====== STUDY MATERIAL

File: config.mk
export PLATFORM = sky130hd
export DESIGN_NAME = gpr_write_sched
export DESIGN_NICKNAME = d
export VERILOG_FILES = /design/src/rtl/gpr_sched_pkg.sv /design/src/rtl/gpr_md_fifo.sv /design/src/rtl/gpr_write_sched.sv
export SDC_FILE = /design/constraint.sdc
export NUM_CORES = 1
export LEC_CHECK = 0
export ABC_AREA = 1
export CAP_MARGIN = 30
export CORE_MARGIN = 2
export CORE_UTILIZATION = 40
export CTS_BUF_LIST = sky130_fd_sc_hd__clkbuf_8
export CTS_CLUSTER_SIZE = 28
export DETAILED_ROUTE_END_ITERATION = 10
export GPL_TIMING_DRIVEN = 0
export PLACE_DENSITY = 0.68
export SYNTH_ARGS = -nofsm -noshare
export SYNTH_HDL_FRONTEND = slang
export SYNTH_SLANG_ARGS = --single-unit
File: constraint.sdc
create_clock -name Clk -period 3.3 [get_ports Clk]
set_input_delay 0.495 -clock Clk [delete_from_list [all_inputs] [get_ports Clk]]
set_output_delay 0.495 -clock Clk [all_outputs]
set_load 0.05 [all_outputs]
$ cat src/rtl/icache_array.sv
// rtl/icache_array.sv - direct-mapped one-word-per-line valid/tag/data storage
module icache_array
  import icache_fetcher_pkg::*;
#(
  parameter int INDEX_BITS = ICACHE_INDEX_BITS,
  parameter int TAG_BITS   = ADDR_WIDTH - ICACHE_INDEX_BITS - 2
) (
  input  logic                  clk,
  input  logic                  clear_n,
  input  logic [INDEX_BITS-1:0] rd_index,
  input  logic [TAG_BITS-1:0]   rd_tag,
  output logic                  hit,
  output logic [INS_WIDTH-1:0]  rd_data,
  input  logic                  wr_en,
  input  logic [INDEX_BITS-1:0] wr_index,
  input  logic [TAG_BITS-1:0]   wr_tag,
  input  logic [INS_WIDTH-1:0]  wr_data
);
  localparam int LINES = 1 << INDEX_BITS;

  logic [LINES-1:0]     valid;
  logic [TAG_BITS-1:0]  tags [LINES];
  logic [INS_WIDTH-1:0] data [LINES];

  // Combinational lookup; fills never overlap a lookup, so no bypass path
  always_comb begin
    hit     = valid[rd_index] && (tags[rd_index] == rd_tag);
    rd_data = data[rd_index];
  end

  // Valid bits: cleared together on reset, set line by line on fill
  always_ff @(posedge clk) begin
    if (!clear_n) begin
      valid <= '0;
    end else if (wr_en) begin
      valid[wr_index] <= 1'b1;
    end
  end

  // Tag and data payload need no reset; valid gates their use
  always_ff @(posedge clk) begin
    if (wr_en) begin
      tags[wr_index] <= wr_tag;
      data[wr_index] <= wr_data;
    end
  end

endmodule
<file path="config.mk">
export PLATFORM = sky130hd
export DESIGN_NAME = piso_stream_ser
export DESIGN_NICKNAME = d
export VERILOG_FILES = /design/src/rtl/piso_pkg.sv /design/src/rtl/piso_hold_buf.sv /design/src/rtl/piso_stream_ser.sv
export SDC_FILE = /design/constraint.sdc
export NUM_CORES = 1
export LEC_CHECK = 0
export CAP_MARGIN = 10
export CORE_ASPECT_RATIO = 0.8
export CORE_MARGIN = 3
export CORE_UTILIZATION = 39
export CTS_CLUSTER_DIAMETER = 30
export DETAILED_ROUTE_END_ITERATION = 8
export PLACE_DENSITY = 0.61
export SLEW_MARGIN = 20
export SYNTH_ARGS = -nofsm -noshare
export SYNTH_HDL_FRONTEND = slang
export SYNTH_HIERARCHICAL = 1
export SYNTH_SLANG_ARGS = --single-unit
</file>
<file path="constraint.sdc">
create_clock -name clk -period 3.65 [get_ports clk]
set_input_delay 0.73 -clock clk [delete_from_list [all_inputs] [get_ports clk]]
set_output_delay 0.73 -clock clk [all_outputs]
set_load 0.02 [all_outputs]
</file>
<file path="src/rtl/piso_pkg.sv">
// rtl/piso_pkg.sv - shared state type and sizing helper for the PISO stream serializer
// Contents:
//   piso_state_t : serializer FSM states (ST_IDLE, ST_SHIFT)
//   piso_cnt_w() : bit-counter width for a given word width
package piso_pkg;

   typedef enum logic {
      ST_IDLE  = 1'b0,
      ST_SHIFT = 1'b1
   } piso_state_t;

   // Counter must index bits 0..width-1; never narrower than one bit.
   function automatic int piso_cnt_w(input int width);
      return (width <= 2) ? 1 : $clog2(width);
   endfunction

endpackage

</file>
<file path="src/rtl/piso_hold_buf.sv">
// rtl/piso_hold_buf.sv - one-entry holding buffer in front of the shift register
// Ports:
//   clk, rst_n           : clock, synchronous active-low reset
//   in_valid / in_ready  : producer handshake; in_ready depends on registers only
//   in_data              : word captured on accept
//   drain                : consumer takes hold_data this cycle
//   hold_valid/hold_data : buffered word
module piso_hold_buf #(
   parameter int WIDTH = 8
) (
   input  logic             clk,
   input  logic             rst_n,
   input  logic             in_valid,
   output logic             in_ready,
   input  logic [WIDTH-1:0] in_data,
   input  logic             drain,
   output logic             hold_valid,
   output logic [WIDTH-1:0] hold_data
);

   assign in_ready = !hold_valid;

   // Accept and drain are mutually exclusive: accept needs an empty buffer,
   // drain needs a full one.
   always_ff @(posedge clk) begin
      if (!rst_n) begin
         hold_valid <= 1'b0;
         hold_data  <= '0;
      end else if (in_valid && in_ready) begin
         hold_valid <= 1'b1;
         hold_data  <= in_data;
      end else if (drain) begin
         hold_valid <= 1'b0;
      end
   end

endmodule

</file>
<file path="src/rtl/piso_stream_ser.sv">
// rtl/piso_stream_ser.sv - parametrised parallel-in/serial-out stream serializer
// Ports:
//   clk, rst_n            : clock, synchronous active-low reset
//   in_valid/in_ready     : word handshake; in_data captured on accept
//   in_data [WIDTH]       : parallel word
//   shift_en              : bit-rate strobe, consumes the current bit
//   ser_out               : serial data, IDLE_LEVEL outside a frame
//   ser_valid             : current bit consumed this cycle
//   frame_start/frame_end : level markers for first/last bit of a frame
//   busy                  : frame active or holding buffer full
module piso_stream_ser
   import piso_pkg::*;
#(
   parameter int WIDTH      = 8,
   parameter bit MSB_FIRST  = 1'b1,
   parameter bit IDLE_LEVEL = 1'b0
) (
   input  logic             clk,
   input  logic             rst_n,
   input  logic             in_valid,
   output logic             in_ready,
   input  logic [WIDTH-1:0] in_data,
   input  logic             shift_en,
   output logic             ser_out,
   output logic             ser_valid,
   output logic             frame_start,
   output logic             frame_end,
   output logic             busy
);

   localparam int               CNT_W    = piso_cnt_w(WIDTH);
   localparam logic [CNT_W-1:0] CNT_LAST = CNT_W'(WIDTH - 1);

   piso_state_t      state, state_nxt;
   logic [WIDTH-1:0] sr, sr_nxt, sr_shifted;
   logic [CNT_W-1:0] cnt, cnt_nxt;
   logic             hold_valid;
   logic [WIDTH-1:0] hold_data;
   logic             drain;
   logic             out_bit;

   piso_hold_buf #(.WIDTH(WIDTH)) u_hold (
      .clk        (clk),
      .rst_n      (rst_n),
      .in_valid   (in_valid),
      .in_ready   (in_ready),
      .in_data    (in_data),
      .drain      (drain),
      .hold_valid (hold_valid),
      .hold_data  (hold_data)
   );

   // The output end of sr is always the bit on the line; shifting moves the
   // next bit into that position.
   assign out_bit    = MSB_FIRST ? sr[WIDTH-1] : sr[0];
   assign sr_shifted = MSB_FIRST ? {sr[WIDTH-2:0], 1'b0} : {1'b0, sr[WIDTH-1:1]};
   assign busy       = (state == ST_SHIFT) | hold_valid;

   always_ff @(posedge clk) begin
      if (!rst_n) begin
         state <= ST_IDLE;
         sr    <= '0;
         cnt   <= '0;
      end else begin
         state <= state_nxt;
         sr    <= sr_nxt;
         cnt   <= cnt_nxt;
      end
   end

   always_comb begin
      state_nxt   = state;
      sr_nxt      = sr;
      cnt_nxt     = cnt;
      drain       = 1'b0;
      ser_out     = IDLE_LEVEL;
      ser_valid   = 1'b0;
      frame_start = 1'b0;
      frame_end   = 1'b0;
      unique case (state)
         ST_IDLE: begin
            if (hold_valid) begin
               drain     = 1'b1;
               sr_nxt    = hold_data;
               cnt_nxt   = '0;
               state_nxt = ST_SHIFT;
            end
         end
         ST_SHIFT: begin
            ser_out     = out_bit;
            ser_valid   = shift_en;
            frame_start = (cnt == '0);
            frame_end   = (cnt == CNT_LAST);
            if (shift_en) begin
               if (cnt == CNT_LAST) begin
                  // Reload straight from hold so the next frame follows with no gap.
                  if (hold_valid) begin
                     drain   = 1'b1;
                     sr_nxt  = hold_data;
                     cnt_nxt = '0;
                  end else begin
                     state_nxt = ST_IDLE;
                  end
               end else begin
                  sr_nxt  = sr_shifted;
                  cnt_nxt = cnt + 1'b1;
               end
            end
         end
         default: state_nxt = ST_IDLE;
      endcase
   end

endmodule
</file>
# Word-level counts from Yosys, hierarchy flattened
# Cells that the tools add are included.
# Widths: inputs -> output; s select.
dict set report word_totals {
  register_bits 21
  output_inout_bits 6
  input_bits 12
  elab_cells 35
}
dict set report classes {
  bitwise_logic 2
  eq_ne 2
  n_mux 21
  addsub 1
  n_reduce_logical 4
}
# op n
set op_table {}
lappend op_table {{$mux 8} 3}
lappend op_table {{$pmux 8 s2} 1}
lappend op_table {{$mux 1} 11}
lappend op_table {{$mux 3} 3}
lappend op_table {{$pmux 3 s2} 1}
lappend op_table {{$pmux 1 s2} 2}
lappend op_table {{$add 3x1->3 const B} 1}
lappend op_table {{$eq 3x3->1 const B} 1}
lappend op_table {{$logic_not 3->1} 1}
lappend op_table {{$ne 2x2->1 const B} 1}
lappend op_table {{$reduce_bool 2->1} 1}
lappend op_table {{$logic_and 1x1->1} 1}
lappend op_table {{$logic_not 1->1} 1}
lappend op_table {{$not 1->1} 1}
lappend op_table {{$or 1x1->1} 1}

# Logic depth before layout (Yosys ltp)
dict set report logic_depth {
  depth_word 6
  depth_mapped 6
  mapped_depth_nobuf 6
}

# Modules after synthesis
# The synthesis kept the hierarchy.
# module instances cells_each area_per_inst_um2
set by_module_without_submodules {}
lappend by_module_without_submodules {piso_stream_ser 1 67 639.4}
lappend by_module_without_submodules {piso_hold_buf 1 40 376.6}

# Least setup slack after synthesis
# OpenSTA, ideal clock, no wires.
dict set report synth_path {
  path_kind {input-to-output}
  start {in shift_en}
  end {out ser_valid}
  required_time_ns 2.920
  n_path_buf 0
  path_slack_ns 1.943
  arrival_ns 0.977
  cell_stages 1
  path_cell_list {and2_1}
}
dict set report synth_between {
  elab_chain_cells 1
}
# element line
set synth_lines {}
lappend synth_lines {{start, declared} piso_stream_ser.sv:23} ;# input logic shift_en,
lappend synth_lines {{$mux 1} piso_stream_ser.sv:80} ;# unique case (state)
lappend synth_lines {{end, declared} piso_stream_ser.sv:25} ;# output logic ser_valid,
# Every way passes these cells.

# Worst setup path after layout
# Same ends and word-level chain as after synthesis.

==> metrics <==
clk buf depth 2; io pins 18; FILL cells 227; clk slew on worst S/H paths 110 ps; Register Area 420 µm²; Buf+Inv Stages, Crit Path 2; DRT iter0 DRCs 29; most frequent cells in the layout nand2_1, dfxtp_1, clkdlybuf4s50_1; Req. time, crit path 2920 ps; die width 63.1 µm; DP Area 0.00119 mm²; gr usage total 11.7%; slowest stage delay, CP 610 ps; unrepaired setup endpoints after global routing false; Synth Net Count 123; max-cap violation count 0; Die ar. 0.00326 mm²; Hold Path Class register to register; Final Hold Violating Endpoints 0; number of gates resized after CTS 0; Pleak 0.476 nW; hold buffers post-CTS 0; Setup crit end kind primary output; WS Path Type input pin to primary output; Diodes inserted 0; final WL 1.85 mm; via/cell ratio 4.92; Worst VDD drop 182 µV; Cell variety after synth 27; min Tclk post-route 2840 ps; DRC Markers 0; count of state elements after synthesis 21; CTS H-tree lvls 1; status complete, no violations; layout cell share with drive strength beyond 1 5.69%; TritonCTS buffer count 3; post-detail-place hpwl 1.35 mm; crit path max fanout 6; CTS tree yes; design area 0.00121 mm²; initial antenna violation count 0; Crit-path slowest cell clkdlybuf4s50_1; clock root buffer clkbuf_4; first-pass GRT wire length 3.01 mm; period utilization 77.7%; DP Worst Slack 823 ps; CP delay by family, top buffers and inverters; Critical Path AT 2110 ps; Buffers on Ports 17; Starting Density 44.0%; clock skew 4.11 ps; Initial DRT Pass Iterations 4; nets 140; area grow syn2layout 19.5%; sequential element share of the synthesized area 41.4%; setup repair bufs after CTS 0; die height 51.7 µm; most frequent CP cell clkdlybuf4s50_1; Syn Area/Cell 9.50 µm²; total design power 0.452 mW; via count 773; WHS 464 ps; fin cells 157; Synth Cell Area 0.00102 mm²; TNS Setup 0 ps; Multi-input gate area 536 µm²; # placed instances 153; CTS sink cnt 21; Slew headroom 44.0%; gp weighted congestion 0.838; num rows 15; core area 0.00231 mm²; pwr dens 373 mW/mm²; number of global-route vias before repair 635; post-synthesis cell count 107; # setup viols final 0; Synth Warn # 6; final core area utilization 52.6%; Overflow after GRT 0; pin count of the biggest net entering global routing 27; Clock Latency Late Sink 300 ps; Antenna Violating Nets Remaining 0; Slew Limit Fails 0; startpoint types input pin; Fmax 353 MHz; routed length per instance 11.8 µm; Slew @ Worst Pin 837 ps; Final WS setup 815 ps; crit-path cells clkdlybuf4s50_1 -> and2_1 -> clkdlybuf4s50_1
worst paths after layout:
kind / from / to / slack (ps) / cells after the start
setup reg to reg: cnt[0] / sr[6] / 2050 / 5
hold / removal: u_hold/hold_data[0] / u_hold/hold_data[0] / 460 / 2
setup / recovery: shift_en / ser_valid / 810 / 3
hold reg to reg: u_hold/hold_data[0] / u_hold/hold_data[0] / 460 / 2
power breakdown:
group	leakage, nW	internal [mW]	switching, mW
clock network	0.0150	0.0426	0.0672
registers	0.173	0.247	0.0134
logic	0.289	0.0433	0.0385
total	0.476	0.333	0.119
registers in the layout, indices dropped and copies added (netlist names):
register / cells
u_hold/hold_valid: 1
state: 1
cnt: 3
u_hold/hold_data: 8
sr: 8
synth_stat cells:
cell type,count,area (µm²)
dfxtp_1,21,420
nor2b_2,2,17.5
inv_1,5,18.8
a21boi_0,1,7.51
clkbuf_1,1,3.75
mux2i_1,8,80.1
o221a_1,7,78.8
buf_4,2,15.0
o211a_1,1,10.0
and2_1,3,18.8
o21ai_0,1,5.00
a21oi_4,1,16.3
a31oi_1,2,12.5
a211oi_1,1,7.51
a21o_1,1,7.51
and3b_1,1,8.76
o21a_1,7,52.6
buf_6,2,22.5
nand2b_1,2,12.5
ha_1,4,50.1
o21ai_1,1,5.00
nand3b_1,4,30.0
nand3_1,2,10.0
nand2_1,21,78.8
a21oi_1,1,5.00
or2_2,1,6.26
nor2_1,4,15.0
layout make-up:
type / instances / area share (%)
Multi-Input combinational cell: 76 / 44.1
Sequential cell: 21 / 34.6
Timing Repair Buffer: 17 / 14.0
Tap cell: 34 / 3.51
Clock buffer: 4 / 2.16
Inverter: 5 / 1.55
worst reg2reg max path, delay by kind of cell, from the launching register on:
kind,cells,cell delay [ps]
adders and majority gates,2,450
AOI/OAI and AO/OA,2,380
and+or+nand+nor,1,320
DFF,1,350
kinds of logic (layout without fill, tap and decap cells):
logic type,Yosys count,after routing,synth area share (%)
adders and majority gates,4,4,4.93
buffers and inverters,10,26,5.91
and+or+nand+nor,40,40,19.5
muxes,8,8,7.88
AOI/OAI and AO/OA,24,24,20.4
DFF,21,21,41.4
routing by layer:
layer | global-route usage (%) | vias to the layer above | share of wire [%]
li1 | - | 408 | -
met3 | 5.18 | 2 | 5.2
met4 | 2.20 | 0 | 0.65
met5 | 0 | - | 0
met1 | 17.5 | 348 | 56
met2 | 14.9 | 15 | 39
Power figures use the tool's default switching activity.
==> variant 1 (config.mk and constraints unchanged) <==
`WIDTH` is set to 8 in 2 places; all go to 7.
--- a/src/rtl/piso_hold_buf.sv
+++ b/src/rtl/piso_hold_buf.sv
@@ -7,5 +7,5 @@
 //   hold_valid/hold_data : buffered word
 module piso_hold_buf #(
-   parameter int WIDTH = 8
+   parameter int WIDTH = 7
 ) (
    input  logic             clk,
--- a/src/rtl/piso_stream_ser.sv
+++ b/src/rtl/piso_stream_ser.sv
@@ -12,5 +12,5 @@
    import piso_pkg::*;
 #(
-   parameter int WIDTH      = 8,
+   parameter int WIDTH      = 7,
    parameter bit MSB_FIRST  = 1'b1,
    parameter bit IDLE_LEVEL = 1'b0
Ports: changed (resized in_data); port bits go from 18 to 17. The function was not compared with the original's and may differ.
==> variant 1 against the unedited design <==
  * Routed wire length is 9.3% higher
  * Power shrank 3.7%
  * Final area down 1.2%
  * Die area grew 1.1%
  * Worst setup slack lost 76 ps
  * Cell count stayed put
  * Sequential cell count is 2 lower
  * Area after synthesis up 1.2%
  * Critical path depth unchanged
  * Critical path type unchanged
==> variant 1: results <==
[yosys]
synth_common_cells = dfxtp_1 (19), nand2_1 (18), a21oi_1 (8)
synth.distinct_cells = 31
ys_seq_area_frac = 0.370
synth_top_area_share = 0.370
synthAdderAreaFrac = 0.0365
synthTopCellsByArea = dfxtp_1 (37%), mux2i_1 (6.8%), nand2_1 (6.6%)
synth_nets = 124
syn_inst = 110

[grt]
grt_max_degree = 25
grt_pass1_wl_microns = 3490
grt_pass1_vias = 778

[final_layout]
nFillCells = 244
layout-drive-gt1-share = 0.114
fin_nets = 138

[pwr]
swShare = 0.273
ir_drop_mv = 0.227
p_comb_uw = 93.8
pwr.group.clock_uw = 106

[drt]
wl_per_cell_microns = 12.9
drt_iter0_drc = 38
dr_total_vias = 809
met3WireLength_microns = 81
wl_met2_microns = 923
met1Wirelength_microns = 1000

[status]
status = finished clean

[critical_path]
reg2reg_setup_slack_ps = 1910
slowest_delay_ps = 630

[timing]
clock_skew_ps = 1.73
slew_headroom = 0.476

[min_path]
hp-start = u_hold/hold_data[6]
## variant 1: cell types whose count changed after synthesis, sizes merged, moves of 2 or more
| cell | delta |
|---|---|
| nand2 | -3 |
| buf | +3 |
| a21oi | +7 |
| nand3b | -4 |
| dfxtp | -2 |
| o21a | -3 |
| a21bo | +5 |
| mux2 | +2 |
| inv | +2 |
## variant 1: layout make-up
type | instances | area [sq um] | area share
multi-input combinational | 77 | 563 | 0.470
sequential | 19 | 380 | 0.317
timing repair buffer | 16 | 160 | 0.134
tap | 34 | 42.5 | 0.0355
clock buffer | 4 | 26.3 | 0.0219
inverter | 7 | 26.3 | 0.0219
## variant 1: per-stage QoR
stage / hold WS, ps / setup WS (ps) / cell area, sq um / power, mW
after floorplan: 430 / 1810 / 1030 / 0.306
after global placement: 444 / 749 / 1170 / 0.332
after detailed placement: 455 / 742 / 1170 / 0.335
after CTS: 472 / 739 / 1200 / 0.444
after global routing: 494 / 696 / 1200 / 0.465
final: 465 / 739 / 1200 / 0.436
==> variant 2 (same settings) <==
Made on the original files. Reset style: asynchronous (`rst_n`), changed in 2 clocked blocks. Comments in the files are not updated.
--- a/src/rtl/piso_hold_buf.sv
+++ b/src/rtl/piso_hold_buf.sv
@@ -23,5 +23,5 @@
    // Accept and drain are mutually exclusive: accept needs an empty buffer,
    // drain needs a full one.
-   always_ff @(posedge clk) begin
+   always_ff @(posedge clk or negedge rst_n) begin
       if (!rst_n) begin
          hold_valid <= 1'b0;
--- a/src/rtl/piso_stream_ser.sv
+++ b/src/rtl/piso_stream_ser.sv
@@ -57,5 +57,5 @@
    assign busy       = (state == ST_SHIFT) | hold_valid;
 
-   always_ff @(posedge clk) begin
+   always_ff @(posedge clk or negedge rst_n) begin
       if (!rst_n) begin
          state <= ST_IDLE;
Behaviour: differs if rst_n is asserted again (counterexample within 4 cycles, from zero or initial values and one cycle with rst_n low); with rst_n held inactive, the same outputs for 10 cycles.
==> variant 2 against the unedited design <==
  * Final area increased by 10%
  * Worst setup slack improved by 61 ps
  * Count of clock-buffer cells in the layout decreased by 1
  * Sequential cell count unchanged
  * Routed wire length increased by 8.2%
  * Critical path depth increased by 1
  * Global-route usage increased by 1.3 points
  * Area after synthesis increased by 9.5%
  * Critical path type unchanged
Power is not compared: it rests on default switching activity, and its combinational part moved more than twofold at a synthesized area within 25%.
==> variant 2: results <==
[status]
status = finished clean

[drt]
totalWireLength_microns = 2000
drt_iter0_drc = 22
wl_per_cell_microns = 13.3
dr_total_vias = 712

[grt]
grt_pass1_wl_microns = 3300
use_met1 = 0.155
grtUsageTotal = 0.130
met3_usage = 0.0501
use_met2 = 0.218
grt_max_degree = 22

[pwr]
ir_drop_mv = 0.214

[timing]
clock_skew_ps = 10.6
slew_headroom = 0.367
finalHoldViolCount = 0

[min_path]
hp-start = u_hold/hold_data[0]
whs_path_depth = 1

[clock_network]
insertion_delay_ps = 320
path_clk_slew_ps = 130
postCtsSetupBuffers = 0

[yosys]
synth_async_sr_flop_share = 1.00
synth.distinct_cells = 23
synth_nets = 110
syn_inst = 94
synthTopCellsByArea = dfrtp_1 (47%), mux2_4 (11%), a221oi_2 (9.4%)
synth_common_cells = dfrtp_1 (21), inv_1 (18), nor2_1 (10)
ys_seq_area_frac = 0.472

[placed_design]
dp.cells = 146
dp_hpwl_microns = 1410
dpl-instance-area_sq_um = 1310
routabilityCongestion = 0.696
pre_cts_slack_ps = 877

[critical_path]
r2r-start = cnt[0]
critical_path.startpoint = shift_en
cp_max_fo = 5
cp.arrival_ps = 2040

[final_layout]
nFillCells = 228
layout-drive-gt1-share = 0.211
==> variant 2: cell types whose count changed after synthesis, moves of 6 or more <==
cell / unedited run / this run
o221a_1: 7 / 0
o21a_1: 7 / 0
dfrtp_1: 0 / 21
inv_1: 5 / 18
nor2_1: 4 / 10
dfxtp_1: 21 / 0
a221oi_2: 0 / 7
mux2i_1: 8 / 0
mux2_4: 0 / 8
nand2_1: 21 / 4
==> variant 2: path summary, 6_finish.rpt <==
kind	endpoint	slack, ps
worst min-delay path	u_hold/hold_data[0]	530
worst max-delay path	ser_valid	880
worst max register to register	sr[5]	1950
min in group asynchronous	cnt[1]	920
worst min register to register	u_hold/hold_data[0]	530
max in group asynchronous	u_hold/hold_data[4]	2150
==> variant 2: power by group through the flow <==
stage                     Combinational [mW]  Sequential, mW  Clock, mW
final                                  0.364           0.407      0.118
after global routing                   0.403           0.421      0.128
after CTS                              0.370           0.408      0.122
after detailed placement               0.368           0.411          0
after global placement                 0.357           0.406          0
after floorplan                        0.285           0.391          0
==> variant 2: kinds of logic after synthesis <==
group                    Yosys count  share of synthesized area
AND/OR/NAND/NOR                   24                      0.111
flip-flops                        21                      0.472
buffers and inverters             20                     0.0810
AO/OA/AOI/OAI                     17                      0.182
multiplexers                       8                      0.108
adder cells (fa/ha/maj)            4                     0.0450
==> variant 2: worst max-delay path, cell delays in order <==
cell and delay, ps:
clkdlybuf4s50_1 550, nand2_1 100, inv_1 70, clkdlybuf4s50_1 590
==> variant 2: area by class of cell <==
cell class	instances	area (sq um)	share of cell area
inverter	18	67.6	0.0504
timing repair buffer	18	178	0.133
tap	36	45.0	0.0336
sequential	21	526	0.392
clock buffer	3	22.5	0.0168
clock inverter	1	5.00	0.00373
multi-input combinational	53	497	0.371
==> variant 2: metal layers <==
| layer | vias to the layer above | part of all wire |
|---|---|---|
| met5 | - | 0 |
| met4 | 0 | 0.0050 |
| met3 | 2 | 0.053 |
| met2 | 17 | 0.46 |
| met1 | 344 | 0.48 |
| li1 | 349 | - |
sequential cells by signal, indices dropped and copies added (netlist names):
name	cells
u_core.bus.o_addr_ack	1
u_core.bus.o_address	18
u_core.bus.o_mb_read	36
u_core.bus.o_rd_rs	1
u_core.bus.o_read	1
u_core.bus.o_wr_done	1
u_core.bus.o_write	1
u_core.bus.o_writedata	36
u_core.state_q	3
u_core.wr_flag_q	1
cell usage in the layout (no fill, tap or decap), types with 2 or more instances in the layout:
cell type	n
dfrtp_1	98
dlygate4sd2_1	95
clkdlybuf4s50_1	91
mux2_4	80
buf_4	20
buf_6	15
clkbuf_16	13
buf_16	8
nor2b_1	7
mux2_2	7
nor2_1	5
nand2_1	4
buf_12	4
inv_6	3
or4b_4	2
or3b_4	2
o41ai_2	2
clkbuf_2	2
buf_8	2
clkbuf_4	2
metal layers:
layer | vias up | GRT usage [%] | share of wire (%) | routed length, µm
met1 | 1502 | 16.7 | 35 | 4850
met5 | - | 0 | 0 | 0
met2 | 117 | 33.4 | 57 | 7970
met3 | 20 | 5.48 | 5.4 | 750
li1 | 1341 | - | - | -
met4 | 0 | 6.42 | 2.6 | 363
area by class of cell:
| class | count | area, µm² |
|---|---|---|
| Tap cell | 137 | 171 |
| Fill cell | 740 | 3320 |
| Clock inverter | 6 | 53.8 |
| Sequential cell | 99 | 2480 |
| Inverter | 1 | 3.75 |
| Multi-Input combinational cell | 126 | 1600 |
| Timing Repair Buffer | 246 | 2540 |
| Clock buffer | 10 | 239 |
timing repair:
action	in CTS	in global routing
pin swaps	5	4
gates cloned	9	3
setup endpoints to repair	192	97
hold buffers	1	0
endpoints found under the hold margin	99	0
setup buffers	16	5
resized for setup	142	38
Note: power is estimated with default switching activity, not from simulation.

============

[WORK TASK]: Return a copy of each line in the entries that carries the string "accept".

[RESULT]:
//   in_data              : word captured on accept
   // Accept and drain are mutually exclusive: accept needs an empty buffer,
//   in_valid/in_ready     : word handshake; in_data captured on accept
    // Accept and drain are mutually exclusive: accept needs an empty buffer,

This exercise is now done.